Variance amongst variant caller results is a1 well2-known3 issue4 (notice I didn't use the word "problem") in analysis of high-throughput sequencing data.

In simple terms, the reason for the discrepancy is the overall different approaches the various variant callers take in the process of filtering and preparing the files for SNP calling. There is a selection of algorithms to choose from for each step in the variant-calling process, in addition to the spectrum thresholds for quality, depth, and other metrics.

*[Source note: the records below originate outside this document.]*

### src/design/sqmm_pkg.sv
// Shared constants and controller/datapath handshake types for the matrix multiplier.
`default_nettype none

package sqmm_pkg;

    // Matrix size and derived counts
    localparam int MATRIX_DIM = 4;
    localparam int CELLS      = MATRIX_DIM * MATRIX_DIM;

    // Field widths
    localparam int ELEM_W = 16;
    localparam int PROD_W = 2 * ELEM_W;
    localparam int SUM_W  = 34;

    // Counter and address widths
    localparam int DIM_W  = $clog2(MATRIX_DIM);
    localparam int CELL_W = $clog2(CELLS);
    localparam int LOAD_W = $clog2(2 * CELLS);

    // Commands from the controller to the datapath
    typedef struct packed {
        logic              wr_en;
        logic              wr_sel_b;
        logic [CELL_W-1:0] wr_addr;
        logic              issue;
        logic [CELL_W-1:0] a_addr;
        logic [CELL_W-1:0] b_addr;
        logic              first_k;
        logic              last_k;
        logic              push;
        logic              push_last;
    } sqmm_cmd_t;

    // Status from the datapath to the controller
    typedef struct packed {
        logic sum_ready;
        logic out_free;
    } sqmm_sts_t;

endpackage

`default_nettype wire

### src/design/sqmm_if.sv
// Valid/ready channel interfaces for matrix elements and product elements.
`default_nettype none

interface sqmm_elem_if;
    logic                              valid;
    logic                              ready;
    logic signed [sqmm_pkg::ELEM_W-1:0] element;

    modport source (output valid, output element, input ready);
    modport sink (input valid, input element, output ready);
endinterface

interface sqmm_prod_if;
    logic                             valid;
    logic                             ready;
    logic signed [sqmm_pkg::SUM_W-1:0] product_value;
    logic                             last_of_run;

    modport source (output valid, output product_value, output last_of_run, input ready);
    modport sink (input valid, input product_value, input last_of_run, output ready);
endinterface

`default_nettype wire

### src/design/square_matrix_multiply.sv
// Square signed matrix multiplier: C = A * B over MATRIX_DIM by MATRIX_DIM integer matrices.
//
// operand channel: one 16-bit signed element per transaction, all of A row-major,
// then all of B row-major. One element is taken per cycle while loading.
// product channel: after the last element of B, the MATRIX_DIM*MATRIX_DIM elements
// of C leave in row-major order as 34-bit signed values; last_of_run marks the final one.
// One shared multiplier and accumulator does all N*N*N products. Each product element
// takes N operand reads; the read data is registered, multiplied into prod_reg and
// accumulated into acc_reg, and one push then moves the finished sum to the output register.
// No element is taken while the product is being computed; loading of the next run
// starts as soon as the last result is pushed to the output register.
// A stalled receiver holds the output register; the next sum waits in the accumulator
// and computation pauses until the register frees.
// Reset clears the controller and the output valid; the matrix stores are not cleared
// and every entry is written before it is read.
`default_nettype none

module square_matrix_multiply (
    input  wire logic   clk,
    input  wire logic   rst_n,
    sqmm_elem_if.sink   operand,
    sqmm_prod_if.source product
);

    sqmm_pkg::sqmm_cmd_t cmd;
    sqmm_pkg::sqmm_sts_t sts;

    sqmm_ctrl u_ctrl (
        .clk      (clk),
        .rst_n    (rst_n),
        .in_valid (operand.valid),
        .in_ready (operand.ready),
        .sts      (sts),
        .cmd      (cmd)
    );

    sqmm_dp u_dp (
        .clk     (clk),
        .rst_n   (rst_n),
        .cmd     (cmd),
        .sts     (sts),
        .element (operand.element),
        .product (product)
    );

    // A push only moves a finished sum
    assert property (@(posedge clk) disable iff (!rst_n) cmd.push |-> sts.sum_ready)
        else $error("push without a finished sum");

    // A push never overwrites a result the receiver has not taken
    assert property (@(posedge clk) disable iff (!rst_n)
        cmd.push |-> (!product.valid || product.ready))
        else $error("push overwrote a held result");

    // Operand reads never overlap element loading
    assert property (@(posedge clk) disable iff (!rst_n) cmd.issue |-> !operand.ready)
        else $error("operand read while loading");

    // A push is followed by a valid output
    assert property (@(posedge clk) disable iff (!rst_n) cmd.push |=> product.valid)
        else $error("pushed result not presented");

endmodule

`default_nettype wire

### src/design/sqmm_dp.sv
// Datapath: matrix stores, shared multiply-accumulate pipeline and output register.
`default_nettype none

module sqmm_dp (
    input  wire logic                               clk,
    input  wire logic                               rst_n,
    input  wire sqmm_pkg::sqmm_cmd_t                cmd,
    output sqmm_pkg::sqmm_sts_t                     sts,
    input  wire logic signed [sqmm_pkg::ELEM_W-1:0] element,
    sqmm_prod_if.source                             product
);

    localparam int CELLS  = sqmm_pkg::CELLS;
    localparam int ELEM_W = sqmm_pkg::ELEM_W;
    localparam int PROD_W = sqmm_pkg::PROD_W;
    localparam int SUM_W  = sqmm_pkg::SUM_W;

    logic signed [ELEM_W-1:0] first_mem [CELLS];
    logic signed [ELEM_W-1:0] second_mem [CELLS];

    logic signed [ELEM_W-1:0] a_q_reg;
    logic signed [ELEM_W-1:0] b_q_reg;
    logic signed [PROD_W-1:0] prod_reg;
    logic signed [SUM_W-1:0]  acc_reg;
    logic signed [SUM_W-1:0]  acc_next;
    logic signed [SUM_W-1:0]  prod_ext;

    logic rd_valid_reg, rd_first_reg, rd_last_reg;
    logic mul_valid_reg, mul_first_reg, mul_last_reg;
    logic sum_ready_reg;

    logic                    out_valid_reg;
    logic signed [SUM_W-1:0] out_value_reg;
    logic                    out_last_reg;

    // Write loaded elements and read operands, read data registered
    always_ff @(posedge clk)
    begin
        if (cmd.wr_en && !cmd.wr_sel_b)
        begin
            first_mem[cmd.wr_addr] <= element;
        end
        if (cmd.wr_en && cmd.wr_sel_b)
        begin
            second_mem[cmd.wr_addr] <= element;
        end
        a_q_reg <= first_mem[cmd.a_addr];
        b_q_reg <= second_mem[cmd.b_addr];
    end

    // Multiply the operand pair and accumulate the products
    assign prod_ext = {{(SUM_W - PROD_W){prod_reg[PROD_W-1]}}, prod_reg};
    assign acc_next = mul_first_reg ? prod_ext : acc_reg + prod_ext;

    always_ff @(posedge clk)
    begin
        prod_reg <= a_q_reg * b_q_reg;
        if (mul_valid_reg)
        begin
            acc_reg <= acc_next;
        end
        if (cmd.push)
        begin
            out_value_reg <= acc_reg;
            out_last_reg  <= cmd.push_last;
        end
    end

    // Advance the pipeline control flags and hold the output valid
    always_ff @(posedge clk or negedge rst_n)
    begin
        if (!rst_n)
        begin
            rd_valid_reg  <= 1'b0;
            rd_first_reg  <= 1'b0;
            rd_last_reg   <= 1'b0;
            mul_valid_reg <= 1'b0;
            mul_first_reg <= 1'b0;
            mul_last_reg  <= 1'b0;
            sum_ready_reg <= 1'b0;
            out_valid_reg <= 1'b0;
        end
        else
        begin
            rd_valid_reg  <= cmd.issue;
            rd_first_reg  <= cmd.first_k;
            rd_last_reg   <= cmd.last_k;
            mul_valid_reg <= rd_valid_reg;
            mul_first_reg <= rd_first_reg;
            mul_last_reg  <= rd_last_reg;
            if (cmd.push)
            begin
                sum_ready_reg <= 1'b0;
            end
            else if (mul_valid_reg && mul_last_reg)
            begin
                sum_ready_reg <= 1'b1;
            end
            if (cmd.push)
            begin
                out_valid_reg <= 1'b1;
            end
            else if (product.ready)
            begin
                out_valid_reg <= 1'b0;
            end
        end
    end

    assign sts.sum_ready = sum_ready_reg;
    assign sts.out_free  = !out_valid_reg || product.ready;

    assign product.valid         = out_valid_reg;
    assign product.product_value = out_value_reg;
    assign product.last_of_run   = out_last_reg;

endmodule

`default_nettype wire

### src/design/sqmm_ctrl.sv
// Controller: load sequencing and multiply-accumulate scheduling state machine.
`default_nettype none

module sqmm_ctrl (
    input  wire logic                clk,
    input  wire logic                rst_n,
    input  wire logic                in_valid,
    output logic                     in_ready,
    input  wire sqmm_pkg::sqmm_sts_t sts,
    output sqmm_pkg::sqmm_cmd_t      cmd
);

    localparam int MATRIX_DIM = sqmm_pkg::MATRIX_DIM;
    localparam int CELLS      = sqmm_pkg::CELLS;
    localparam int DIM_W      = sqmm_pkg::DIM_W;
    localparam int CELL_W     = sqmm_pkg::CELL_W;
    localparam int LOAD_W     = sqmm_pkg::LOAD_W;

    typedef enum logic [2:0] {
        ST_LOAD  = 3'b001,
        ST_MAC   = 3'b010,
        ST_DRAIN = 3'b100
    } sqmm_state_t;

    sqmm_state_t state_reg, state_next;
    logic [LOAD_W-1:0] load_count_reg, load_count_next;
    logic [DIM_W-1:0]  i_reg, i_next;
    logic [DIM_W-1:0]  j_reg, j_next;
    logic [DIM_W-1:0]  k_reg, k_next;

    logic load_acc;
    logic load_done;
    logic k_end;
    logic j_end;
    logic i_end;
    logic push;

    assign load_acc  = in_valid && in_ready;
    assign load_done = load_count_reg == LOAD_W'(2 * CELLS - 1);
    assign k_end     = k_reg == DIM_W'(MATRIX_DIM - 1);
    assign j_end     = j_reg == DIM_W'(MATRIX_DIM - 1);
    assign i_end     = i_reg == DIM_W'(MATRIX_DIM - 1);
    assign push      = (state_reg == ST_DRAIN) && sts.sum_ready && sts.out_free;
    assign in_ready  = state_reg == ST_LOAD;

    // Drive datapath commands
    always_comb
    begin
        cmd.wr_en    = load_acc;
        cmd.wr_sel_b = load_count_reg >= LOAD_W'(CELLS);
        cmd.wr_addr  = cmd.wr_sel_b ? CELL_W'(load_count_reg - LOAD_W'(CELLS))
                                    : CELL_W'(load_count_reg);
        cmd.issue    = state_reg == ST_MAC;
        cmd.a_addr   = CELL_W'(CELL_W'(i_reg) * CELL_W'(MATRIX_DIM) + CELL_W'(k_reg));
        cmd.b_addr   = CELL_W'(CELL_W'(k_reg) * CELL_W'(MATRIX_DIM) + CELL_W'(j_reg));
        cmd.first_k  = k_reg == '0;
        cmd.last_k   = k_end;
        cmd.push     = push;
        cmd.push_last = i_end && j_end;
    end

    // Sequence loads, operand reads and result pushes
    always_comb
    begin
        state_next      = state_reg;
        load_count_next = load_count_reg;
        i_next          = i_reg;
        j_next          = j_reg;
        k_next          = k_reg;
        case (state_reg)
            ST_LOAD:
            begin
                if (load_acc)
                begin
                    if (load_done)
                    begin
                        load_count_next = '0;
                        i_next          = '0;
                        j_next          = '0;
                        k_next          = '0;
                        state_next      = ST_MAC;
                    end
                    else
                    begin
                        load_count_next = load_count_reg + 1'b1;
                    end
                end
            end
            ST_MAC:
            begin
                if (k_end)
                begin
                    k_next     = '0;
                    state_next = ST_DRAIN;
                end
                else
                begin
                    k_next = k_reg + 1'b1;
                end
            end
            ST_DRAIN:
            begin
                if (push)
                begin
                    if (i_end && j_end)
                    begin
                        state_next = ST_LOAD;
                    end
                    else
                    begin
                        state_next = ST_MAC;
                        if (j_end)
                        begin
                            j_next = '0;
                            i_next = i_reg + 1'b1;
                        end
                        else
                        begin
                            j_next = j_reg + 1'b1;
                        end
                    end
                end
            end
            default:
            begin
                state_next = ST_LOAD;
            end
        endcase
    end

    // Hold controller state
    always_ff @(posedge clk or negedge rst_n)
    begin
        if (!rst_n)
        begin
            state_reg      <= ST_LOAD;
            load_count_reg <= '0;
            i_reg          <= '0;
            j_reg          <= '0;
            k_reg          <= '0;
        end
        else
        begin
            state_reg      <= state_next;
            load_count_reg <= load_count_next;
            i_reg          <= i_next;
            j_reg          <= j_next;
            k_reg          <= k_next;
        end
    end

endmodule

`default_nettype wire

### src/flat_wrapper.sv
// flat-port wrapper written by rule: the top's interface ports become plain ports
module square_matrix_multiply_flat 
  (clk, rst_n, operand_valid, operand_element, operand_ready, product_valid, product_product_value, product_last_of_run, product_ready);
  sqmm_elem_if operand_i ();
  sqmm_prod_if product_i ();
  input  wire logic clk;
  input  wire logic rst_n;
  input wire logic [$bits(operand_i.valid)-1:0] operand_valid;
  input wire logic [$bits(operand_i.element)-1:0] operand_element;
  output wire logic [$bits(operand_i.ready)-1:0] operand_ready;
  output wire logic [$bits(product_i.valid)-1:0] product_valid;
  output wire logic [$bits(product_i.product_value)-1:0] product_product_value;
  output wire logic [$bits(product_i.last_of_run)-1:0] product_last_of_run;
  input wire logic [$bits(product_i.ready)-1:0] product_ready;
  assign operand_i.valid = operand_valid;
  assign operand_i.element = operand_element;
  assign operand_ready = operand_i.ready;
  assign product_valid = product_i.valid;
  assign product_product_value = product_i.product_value;
  assign product_last_of_run = product_i.last_of_run;
  assign product_i.ready = product_ready;
  square_matrix_multiply u_core (.clk(clk), .rst_n(rst_n), .operand(operand_i), .product(product_i));
endmodule
### config.mk
export PLATFORM = sky130hd
export DESIGN_NAME = square_matrix_multiply_flat
export DESIGN_NICKNAME = d
export VERILOG_FILES = /design/src/design/sqmm_pkg.sv /design/src/design/sqmm_if.sv /design/src/design/square_matrix_multiply.sv /design/src/design/sqmm_dp.sv /design/src/design/sqmm_ctrl.sv /design/src/flat_wrapper.sv
export SDC_FILE = /design/constraint.sdc
export NUM_CORES = 1
export LEC_CHECK = 0
export BUFFER_PORTS_ARGS = -buffer_cell sky130_fd_sc_hd__buf_2
export CORE_UTILIZATION = 55
export DETAILED_ROUTE_END_ITERATION = 7
export PLACE_DENSITY = 0.79
export SETUP_SLACK_MARGIN = 0.05
export SLEW_MARGIN = 20
export SYNTH_ARGS = -nofsm -noshare
export SYNTH_HDL_FRONTEND = slang
export SYNTH_HIERARCHICAL = 1
export SYNTH_SLANG_ARGS = --single-unit
export TNS_END_PERCENT = 10
### constraint.sdc
create_clock -name clk -period 17.4 [get_ports clk]
set_input_delay 1.74 -clock clk [delete_from_list [all_inputs] [get_ports clk]]
set_output_delay 1.74 -clock clk [all_outputs]
set_load 0.03 [all_outputs]
==> impl_metrics.py <==
metrics = {
    "clock_network": {
        "cts.path.max_buffers": 3,
        "post-cts-setup-buffer-count": 0,
        "cts_root_buffer": "clkbuf_16",
        "hold_buffers": 0,
        "path_clk_slew_ns": 0.06,
        "clk_latency_ns": 0.63,
        "htree_levels": 3,
        "clkSinkCount": 667,
        "cts_tree": "done",
        "cts_inserted_buffers": 69,
        "cts_resized": 0,
    },
    "power": {
        "peakVddDrop_v": 0.000167,
        "leakagePower_nw": 14.9,
        "power_density_mw_per_mm2": 172,
    },
    "grt": {
        "first_global_vias": 20900,
        "grt_overflow": 0,
        "grt_pass1_wl_um": 120000,
        "grt_usage_pct": 24.0,
        "grt_antenna_before_repair": 4,
        "grt_max_degree": 67,
    },
    "synth": {
        "synth.most_common_cell": "edfxtp_1",
        "netlist-cell-type-count": 71,
        "yosysTopAreaCell": "edfxtp_1",
        "synthDominantCellAreaShare_pct": 49.2,
        "synthTopCellsByCount": "edfxtp_1 (581), inv_1 (298), fa_1 (263)",
        "synth_edf_count": 581,
        "synth_seq_cells": 667,
        "yosysSeqAreaShare_pct": 54.3,
        "syn_nets": 2753,
        "ys.flop_type": "edfxtp_1",
        "netlist_instances": 2348,
        "synthesis.area_sq_mm": 0.0355,
        "ys_warn_count": 6,
        "yosys-top-cells-area": "edfxtp_1 (49%), fa_1 (15%), mux4_2 (10%)",
        "synth.avg_cell_area_sq_um": 15.1,
        "synthArstFlopShare_pct": 3.30,
    },
    "worst_setup_path": {
        "critPathRequiredTime_ns": 17.90,
        "reg2reg_depth": 21,
        "regToRegSetupSlack_ns": 10.68,
        "critPathMaxFanout": 16,
        "setup.worst_path.end": "u_core/u_dp/prod_reg[30]",
        "worstPathArrival_ns": 7.22,
        "timing.rr.start": "u_core/u_dp/b_q_reg[7]",
        "worstReg2RegEnd": "u_core/u_dp/prod_reg[30]",
        "start_kind": "register",
        "crit_path_start": "u_core/u_dp/b_q_reg[7]",
        "crit_type": "register to register",
        "cp-end-kind": "register",
    },
    "min_path": {
        "hold_path_startpoint": "u_core/u_dp/rd_first_reg",
        "holdCritPathClass": "register to register",
    },
    "timing": {
        "slew_headroom_pct": 24.1,
        "period_minus_slack_ns": 6.72,
        "rsz0062_at_grt": "no",
        "tightest_slew_ns": 1.13,
        "fmax_mhz": 149,
        "hold_violations": 0,
        "post-route-period-util_pct": 38.6,
        "finalSetupViolations": 0,
        "finalClockSkew_ns": 0.0550,
        "slew_violations": 0,
        "fin_setup_tns_ns": 0,
    },
    "run_status": {
        "status": "finished clean",
    },
    "detailed_routing": {
        "dr.pass1.iters": 6,
        "wl_met2_um": 38700,
        "avgViaCountPerCell": 5.86,
        "wire_per_inst_um": 23.1,
        "drt_iter0_markers": 1442,
        "ant_nets": 0,
        "wl_met3_um": 5300,
        "vias": 19400,
        "wl_um": 76600,
        "route.detailed.drc": 0,
        "dr.max_layer_used": "met5",
        "wl_met1_um": 30300,
    },
    "cells_and_area": {
        "antenna_cells": 0,
        "nFillCells": 4413,
        "area.growth.synth_to_final_pct": 10.2,
        "fin_util_pct": 61.7,
        "nets": 2816,
        "drive_gt1_share_pct": 15.9,
        "top_regs": "u_core/u_dp/first_mem (256), u_core/u_dp/second_mem (256)",
    },
    "floorplanning": {
        "core-area_sq_mm": 0.0634,
        "start_util_pct": 55.9,
        "fp.dieH_um": 256,
        "ioPinCount": 57,
        "die_area_sq_mm": 0.0655,
        "rows": 92,
        "fp.dieW_um": 256,
    },
    "run": {
        "drv_cap": 0,
    },
    "place": {
        "numPortBuffers": 56,
        "dp_hpwl_um": 49100,
        "place_congestion": 0.908,
    },
}
-- power breakdown --
group | internal [W] | leakage (nW) | switching, W
registers | 0.00191 | 6.04 | 0.0000922
logic | 0.00146 | 7.70 | 0.00179
clock network | 0.000855 | 1.10 | 0.000632
total | 0.00423 | 14.9 | 0.00251
-- through the flow --
stage	hold slack (ns)	cells	total power, W	setup slack (ns)	cell area [sq um]
after floorplan	0.331	2348	0.00457	11.22	35500
after global placement	0.333	3183	0.00512	10.88	36700
after detailed placement	0.343	3183	0.00524	10.78	36800
after CTS	0.356	3309	0.00676	10.75	39100
after global routing	0.366	3312	0.00727	10.43	39100
final	0.351	3312	0.00674	10.68	39100
-- area by class of cell --
class	instances	area [sq um]	share of cell area, %
Timing Repair Buffer	86	529	1.35
Tap cell	846	1060	2.71
Clock buffer	89	1850	4.74
Inverter	299	1120	2.87
Clock inverter	37	448	1.15
Multi-Input combinational cell	1288	14800	37.9
Sequential cell	667	19300	49.3
-- cell usage in the layout (no fill, tap or decap), types with 7 or more instances in the layout --
master	Yosys	layout
a21o_1	35	35
a21oi_1	44	44
a31oi_1	7	7
and2_1	121	121
buf_2	0	56
buf_4	10	27
clkbuf_1	65	17
clkbuf_16	0	71
clkinv_1	0	11
clkinv_2	0	10
dfrtp_1	21	16
dfxtp_1	64	64
edfxtp_1	581	581
fa_1	263	263
ha_1	122	122
inv_1	298	298
mux4_2	160	160
nand2_1	175	175
nand2b_1	18	18
nand3_1	15	15
nor2_1	77	67
nor2b_1	11	11
nor3_1	19	11
o21a_1	7	7
o21ai_0	53	53
o21ai_1	7	7
xnor2_1	45	45
xor2_1	21	21
-- critical path, stage by stage, from the launching register on --
cell and delay, ns:
dfxtp_1 0.81, nand2_1 0.19, fa_1 0.58, inv_1 0.05, fa_1 0.40, fa_1 0.49, inv_1 0.05, fa_1 0.55
fa_1 0.43, fa_1 0.49, inv_1 0.04, ha_1 0.35, a21o_1 0.22, a21o_1 0.18, a21o_1 0.21, a2111oi_2 0.42
o21ai_0 0.16, o221a_2 0.28, a21oi_1 0.22, nand4bb_1 0.20, a31oi_1 0.12, xor2_1 0.15
-- worst min-delay path by stage --
stage,to,slack [ns],depth (start not counted)
3_3_place_gp,u_core/u_dp/mul_first_reg,0.33,0
3_5_place_dp,u_core/u_dp/mul_first_reg,0.34,0
2_1_floorplan,u_core/u_dp/mul_first_reg,0.33,0
5_1_grt,u_core/u_dp/mul_valid_reg,0.37,0
6_report,u_core/u_dp/mul_first_reg,0.35,0
4_1_cts,u_core/u_dp/mul_first_reg,0.36,0
-- metal layers --
| layer | vias up | GRT usage (%) |
|---|---|---|
| met1 | 9902 | 30.8 |
| met3 | 206 | 4.60 |
| met5 | - | 0 |
| li1 | 8404 | - |
| met4 | 8 | 8.50 |
| met2 | 874 | 40.9 |
-- logic make-up after synthesis --
kind of cell / share of synthesized area [%]
AO/OA/AOI/OAI: 3.83
multiplexers: 10.4
AND/OR/NAND/NOR: 6.39
flip-flops: 54.3
adder cells (fa/ha/maj): 19.1
XOR/XNOR: 1.63
buffers and inverters: 4.28
Note: power is estimated with default switching activity, not from simulation.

Given this, you should first ask yourself what you think defines an interesting or valid variant in the context of your experimental setup. Make sure you can explain, in basic language, why the variant caller you're using selects the variants it does. If you do this, you can be more confident in the variants you do see, while also being less paranoid about false negatives.

2
Entering edit mode

SnpEff is a tool to annotate an existing VCF file, not a different variant caller.

0
Entering edit mode

Great answer, but for the wrong question :)

0
Entering edit mode

Thank you for the comments. What I am trying to figure out is how SnpEff is summarizing snp counts in its output html. While grepping "TYPE=snp" or "snp" alone gives a lower count as compared to the summary results of snpeff.